大口径射电望远镜热致结构误差实时评估与补偿

With the development of radio telescopes to high frequency and large aperture, the loss of high frequency performance caused by thermal gradients cannot be neglected. Limited by the current measurement methods and the complexity of the antenna thermal environment, there is currently no effective way to compensate for such performance loss in real time, which greatly limits the effective working time of the antenna in the high frequency band. This project carries out research on the real-time evaluation and compensation for thermal-induced structural errors. Through the establishment of a structural thermal sensitive points search method, sensors will be optimally laid out, and the fiber grating temperature measurement technology will be applied to achieve high-precision measurement of the antenna temperature field. To realize the real-time evaluation and compensation for the thermal-induced structure error, the coupling model between the temperature field and the antenna structure error will be established based on the structural-thermal deformation mapping mechanism. A semi-physical simulation platform will be designed to test and verify the temperature measurement method and thermal-structure coupling model, and the evaluation and compensation method will be corrected based on the real-time measurement of the 26-meter NanShan Radio Telescope (NSRT). This research will finally provide a reference to the thermal-induced structural error compensation for large-aperture antennas, and support the construction and performance optimization for 110-meter aperture QiTai radio Telescope (QTT).

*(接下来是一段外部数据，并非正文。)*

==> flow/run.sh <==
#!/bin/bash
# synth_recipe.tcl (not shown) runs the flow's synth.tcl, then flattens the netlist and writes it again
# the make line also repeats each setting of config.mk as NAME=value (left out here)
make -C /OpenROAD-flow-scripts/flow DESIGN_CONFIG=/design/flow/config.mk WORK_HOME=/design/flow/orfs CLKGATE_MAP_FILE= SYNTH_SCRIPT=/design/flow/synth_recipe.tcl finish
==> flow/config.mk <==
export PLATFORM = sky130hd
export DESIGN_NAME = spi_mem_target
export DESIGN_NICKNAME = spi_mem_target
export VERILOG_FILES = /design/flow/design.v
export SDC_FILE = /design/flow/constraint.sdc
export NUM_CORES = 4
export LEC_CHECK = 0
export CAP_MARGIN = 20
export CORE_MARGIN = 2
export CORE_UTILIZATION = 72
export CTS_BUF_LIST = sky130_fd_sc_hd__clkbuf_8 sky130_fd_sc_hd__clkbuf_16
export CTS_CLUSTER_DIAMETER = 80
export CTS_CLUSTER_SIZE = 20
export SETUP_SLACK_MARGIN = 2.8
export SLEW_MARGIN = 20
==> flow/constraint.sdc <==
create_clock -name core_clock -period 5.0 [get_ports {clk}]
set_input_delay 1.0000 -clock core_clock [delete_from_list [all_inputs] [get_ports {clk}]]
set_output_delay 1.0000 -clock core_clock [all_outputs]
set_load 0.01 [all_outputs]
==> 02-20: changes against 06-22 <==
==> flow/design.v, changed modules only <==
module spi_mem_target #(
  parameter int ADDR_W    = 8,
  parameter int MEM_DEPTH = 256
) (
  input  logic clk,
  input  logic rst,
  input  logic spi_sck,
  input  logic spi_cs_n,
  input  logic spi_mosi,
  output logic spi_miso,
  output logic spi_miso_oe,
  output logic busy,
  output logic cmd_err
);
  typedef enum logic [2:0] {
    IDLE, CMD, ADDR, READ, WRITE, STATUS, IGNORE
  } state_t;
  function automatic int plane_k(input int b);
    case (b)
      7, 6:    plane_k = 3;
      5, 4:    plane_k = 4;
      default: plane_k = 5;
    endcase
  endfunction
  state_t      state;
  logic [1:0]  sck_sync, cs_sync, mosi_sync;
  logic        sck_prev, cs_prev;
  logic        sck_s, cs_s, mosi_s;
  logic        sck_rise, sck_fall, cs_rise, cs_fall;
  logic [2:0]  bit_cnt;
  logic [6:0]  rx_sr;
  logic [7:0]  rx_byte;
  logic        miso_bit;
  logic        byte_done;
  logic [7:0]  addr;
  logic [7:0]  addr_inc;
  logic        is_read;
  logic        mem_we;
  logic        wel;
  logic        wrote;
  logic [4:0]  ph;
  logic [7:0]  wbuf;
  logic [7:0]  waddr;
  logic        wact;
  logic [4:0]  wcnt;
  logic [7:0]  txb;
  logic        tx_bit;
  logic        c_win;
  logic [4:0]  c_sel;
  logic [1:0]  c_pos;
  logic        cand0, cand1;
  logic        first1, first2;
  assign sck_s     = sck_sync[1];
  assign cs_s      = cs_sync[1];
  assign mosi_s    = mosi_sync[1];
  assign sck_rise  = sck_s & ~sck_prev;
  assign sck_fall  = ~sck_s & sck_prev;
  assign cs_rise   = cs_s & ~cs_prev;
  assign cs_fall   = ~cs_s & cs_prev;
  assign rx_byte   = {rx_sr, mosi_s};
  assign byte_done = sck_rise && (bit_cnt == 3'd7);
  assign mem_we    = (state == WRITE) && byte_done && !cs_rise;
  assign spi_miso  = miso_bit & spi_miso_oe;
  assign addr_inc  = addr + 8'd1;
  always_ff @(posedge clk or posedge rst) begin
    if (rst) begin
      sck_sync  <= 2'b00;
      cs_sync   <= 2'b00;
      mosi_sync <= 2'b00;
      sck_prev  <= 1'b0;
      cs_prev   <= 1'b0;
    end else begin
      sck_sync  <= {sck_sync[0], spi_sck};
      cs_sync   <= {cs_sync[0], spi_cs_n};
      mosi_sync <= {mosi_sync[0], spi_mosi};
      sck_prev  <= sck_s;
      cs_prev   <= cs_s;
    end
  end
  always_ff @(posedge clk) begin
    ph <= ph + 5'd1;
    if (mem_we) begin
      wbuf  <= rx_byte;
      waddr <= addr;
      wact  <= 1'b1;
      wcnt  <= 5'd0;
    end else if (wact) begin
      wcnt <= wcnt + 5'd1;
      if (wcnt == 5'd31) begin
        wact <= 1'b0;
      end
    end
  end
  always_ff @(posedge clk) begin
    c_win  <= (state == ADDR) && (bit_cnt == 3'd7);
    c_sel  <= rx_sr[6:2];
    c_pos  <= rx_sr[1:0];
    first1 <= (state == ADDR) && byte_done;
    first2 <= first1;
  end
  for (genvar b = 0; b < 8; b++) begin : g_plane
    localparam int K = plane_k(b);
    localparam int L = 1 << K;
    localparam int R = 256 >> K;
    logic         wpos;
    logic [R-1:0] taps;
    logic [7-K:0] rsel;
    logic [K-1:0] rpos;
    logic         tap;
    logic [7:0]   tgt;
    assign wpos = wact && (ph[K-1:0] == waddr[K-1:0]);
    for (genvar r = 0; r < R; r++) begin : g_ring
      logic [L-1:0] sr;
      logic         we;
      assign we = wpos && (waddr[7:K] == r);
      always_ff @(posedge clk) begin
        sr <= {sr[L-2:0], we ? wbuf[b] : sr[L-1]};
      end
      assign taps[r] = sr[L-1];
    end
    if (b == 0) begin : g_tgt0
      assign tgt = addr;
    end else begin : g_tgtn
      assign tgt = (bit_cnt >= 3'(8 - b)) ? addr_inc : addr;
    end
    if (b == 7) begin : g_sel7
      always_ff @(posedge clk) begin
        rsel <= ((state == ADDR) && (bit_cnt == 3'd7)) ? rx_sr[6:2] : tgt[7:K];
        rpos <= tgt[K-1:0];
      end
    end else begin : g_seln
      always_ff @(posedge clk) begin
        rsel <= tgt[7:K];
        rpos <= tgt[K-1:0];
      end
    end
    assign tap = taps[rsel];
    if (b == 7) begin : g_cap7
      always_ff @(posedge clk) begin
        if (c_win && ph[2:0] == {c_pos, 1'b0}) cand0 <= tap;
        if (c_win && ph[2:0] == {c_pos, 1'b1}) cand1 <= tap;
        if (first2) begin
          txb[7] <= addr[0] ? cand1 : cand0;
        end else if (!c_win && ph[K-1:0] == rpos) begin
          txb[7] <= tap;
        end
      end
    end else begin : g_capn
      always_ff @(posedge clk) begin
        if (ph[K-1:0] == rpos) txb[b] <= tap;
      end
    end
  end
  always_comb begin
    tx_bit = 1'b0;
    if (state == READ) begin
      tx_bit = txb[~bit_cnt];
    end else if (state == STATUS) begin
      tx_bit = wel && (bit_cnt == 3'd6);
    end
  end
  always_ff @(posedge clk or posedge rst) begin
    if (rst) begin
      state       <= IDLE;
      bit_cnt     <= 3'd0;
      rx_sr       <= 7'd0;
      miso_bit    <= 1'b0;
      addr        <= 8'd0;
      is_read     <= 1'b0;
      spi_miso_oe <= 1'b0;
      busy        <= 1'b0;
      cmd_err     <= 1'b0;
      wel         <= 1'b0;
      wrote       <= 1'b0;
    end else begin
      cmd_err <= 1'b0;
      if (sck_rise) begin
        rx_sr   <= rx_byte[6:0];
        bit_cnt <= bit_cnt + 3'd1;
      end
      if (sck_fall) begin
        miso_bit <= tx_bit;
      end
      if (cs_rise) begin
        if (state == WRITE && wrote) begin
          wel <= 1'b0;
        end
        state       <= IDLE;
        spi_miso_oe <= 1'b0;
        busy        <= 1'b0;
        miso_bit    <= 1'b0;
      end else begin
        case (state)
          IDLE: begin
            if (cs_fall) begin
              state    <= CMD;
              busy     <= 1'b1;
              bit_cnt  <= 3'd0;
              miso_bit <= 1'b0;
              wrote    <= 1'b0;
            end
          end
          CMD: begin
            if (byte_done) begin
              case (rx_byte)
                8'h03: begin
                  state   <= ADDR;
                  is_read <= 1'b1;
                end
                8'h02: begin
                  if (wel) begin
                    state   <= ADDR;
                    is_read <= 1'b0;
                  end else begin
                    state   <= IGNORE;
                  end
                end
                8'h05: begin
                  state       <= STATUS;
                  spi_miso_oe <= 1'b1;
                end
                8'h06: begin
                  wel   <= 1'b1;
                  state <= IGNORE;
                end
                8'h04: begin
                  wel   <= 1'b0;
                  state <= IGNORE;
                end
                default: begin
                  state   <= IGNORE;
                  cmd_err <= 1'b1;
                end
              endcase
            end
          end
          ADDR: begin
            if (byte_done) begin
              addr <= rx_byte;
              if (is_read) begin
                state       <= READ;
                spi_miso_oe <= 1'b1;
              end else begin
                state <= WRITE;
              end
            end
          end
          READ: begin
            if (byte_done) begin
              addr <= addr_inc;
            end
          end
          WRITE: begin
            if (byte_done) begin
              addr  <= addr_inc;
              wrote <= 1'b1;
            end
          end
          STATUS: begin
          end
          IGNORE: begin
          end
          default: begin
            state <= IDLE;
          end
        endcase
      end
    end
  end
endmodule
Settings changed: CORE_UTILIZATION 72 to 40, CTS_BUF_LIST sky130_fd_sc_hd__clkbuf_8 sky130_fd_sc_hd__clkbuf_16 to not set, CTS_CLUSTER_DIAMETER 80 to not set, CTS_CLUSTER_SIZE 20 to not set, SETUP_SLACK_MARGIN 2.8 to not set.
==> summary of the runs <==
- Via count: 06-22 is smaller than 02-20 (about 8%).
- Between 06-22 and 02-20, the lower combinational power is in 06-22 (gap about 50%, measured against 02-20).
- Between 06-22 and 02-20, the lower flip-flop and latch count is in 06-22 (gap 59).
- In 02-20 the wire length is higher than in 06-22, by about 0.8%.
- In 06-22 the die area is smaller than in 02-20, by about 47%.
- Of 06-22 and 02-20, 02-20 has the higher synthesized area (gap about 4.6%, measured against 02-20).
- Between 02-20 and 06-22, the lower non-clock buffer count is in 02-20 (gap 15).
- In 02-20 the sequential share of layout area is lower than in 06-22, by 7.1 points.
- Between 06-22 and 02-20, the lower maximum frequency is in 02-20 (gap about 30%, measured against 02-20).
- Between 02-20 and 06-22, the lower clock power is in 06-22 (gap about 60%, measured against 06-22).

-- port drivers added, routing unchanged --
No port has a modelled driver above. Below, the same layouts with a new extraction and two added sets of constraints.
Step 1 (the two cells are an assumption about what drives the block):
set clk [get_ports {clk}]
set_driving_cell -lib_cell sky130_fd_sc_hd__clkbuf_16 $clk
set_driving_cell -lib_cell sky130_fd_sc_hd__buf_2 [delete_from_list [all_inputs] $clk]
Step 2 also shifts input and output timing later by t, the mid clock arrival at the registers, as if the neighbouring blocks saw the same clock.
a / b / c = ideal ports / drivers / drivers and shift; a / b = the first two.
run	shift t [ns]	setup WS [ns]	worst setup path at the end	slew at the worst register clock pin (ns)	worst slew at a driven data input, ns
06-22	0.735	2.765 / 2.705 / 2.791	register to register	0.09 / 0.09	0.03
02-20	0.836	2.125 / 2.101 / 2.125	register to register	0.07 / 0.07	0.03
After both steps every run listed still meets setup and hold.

随着射电望远镜向高频段、大口径方向发展，温度梯度引起的天线高频观测性能损失已不容忽视。受限于当前测量手段以及天线热环境的复杂性，当前尚无有效方法可实时补偿此类性能损失，极大地限制了天线在高频段的有效工作时间。本项目开展天线热致结构误差实时评估和补偿研究，通过建立结构热敏感点搜寻方法进行传感器优化布局，并应用光纤光栅测温技术，实现天线温度场的高精度测量。基于热-结构变形实时映射机理建立温度场与天线结构误差之间的耦合模型，实现天线热致结构误差的实时评估和补偿。设计半实物仿真平台用于实验和校正温度测量方法与热-结构耦合模型，基于南山26米射电望远镜(NSRT)实时测量修正热致结构误差评估方法，最终为大口径天线热致结构误差补偿提供参考，为奇台110米射电望远镜（QTT）建设和性能优化提供支持。

随着射电望远镜向高频段、大口径方向发展，温度梯度引起的天线高频观测性能损失已不容忽视。受限于当前测量手段以及天线热环境的复杂性，当前尚无有效方法可实时补偿此类性能损失，极大地限制了天线在高频段的有效工作时间。本项目开展天线热致结构误差实时评估和补偿研究。首先实现了一种射电望远镜天线的高精度测温方法，基于结构热敏刚度特性分析确定传感器优化布局方法，应用光纤光栅测温技术实现无电磁干扰问题的接触式测温。通过对分析工况进行归类和简化，建立了温度场分布特征数据库，实现了利用少量温度测量数据对复杂结构温度分布的快速重构。通过计算热-结构影响矩阵，实现了结构温度场至热变形的实时映射，并进一步建立了温度场、结构场至天线结构误差之间的矩阵式计算模型，提出了一种射电望远镜天线热致结构误差的实时评估方法。在新疆天文台南山观测站搭建了一套半实物仿真平台，利用其对温度场测量方法和结构误差评估方法进行了实测。在实际运行的南山25米射电望远镜(NSRT)上布设了96枚温度传感器，对实时测量修正热致结构误差评估方法进行了进一步验证。实验测量结果显示，本项目提出的温度场高精度测量与重构方法、结构误差评估方法具有较高的评估精度。本研究所提出的方法能够准确地评估天线由太阳辐照产生的结构误差，故具备进一步工程化，未来服务于正在运行或正在建设的大口径射电望远镜的潜力。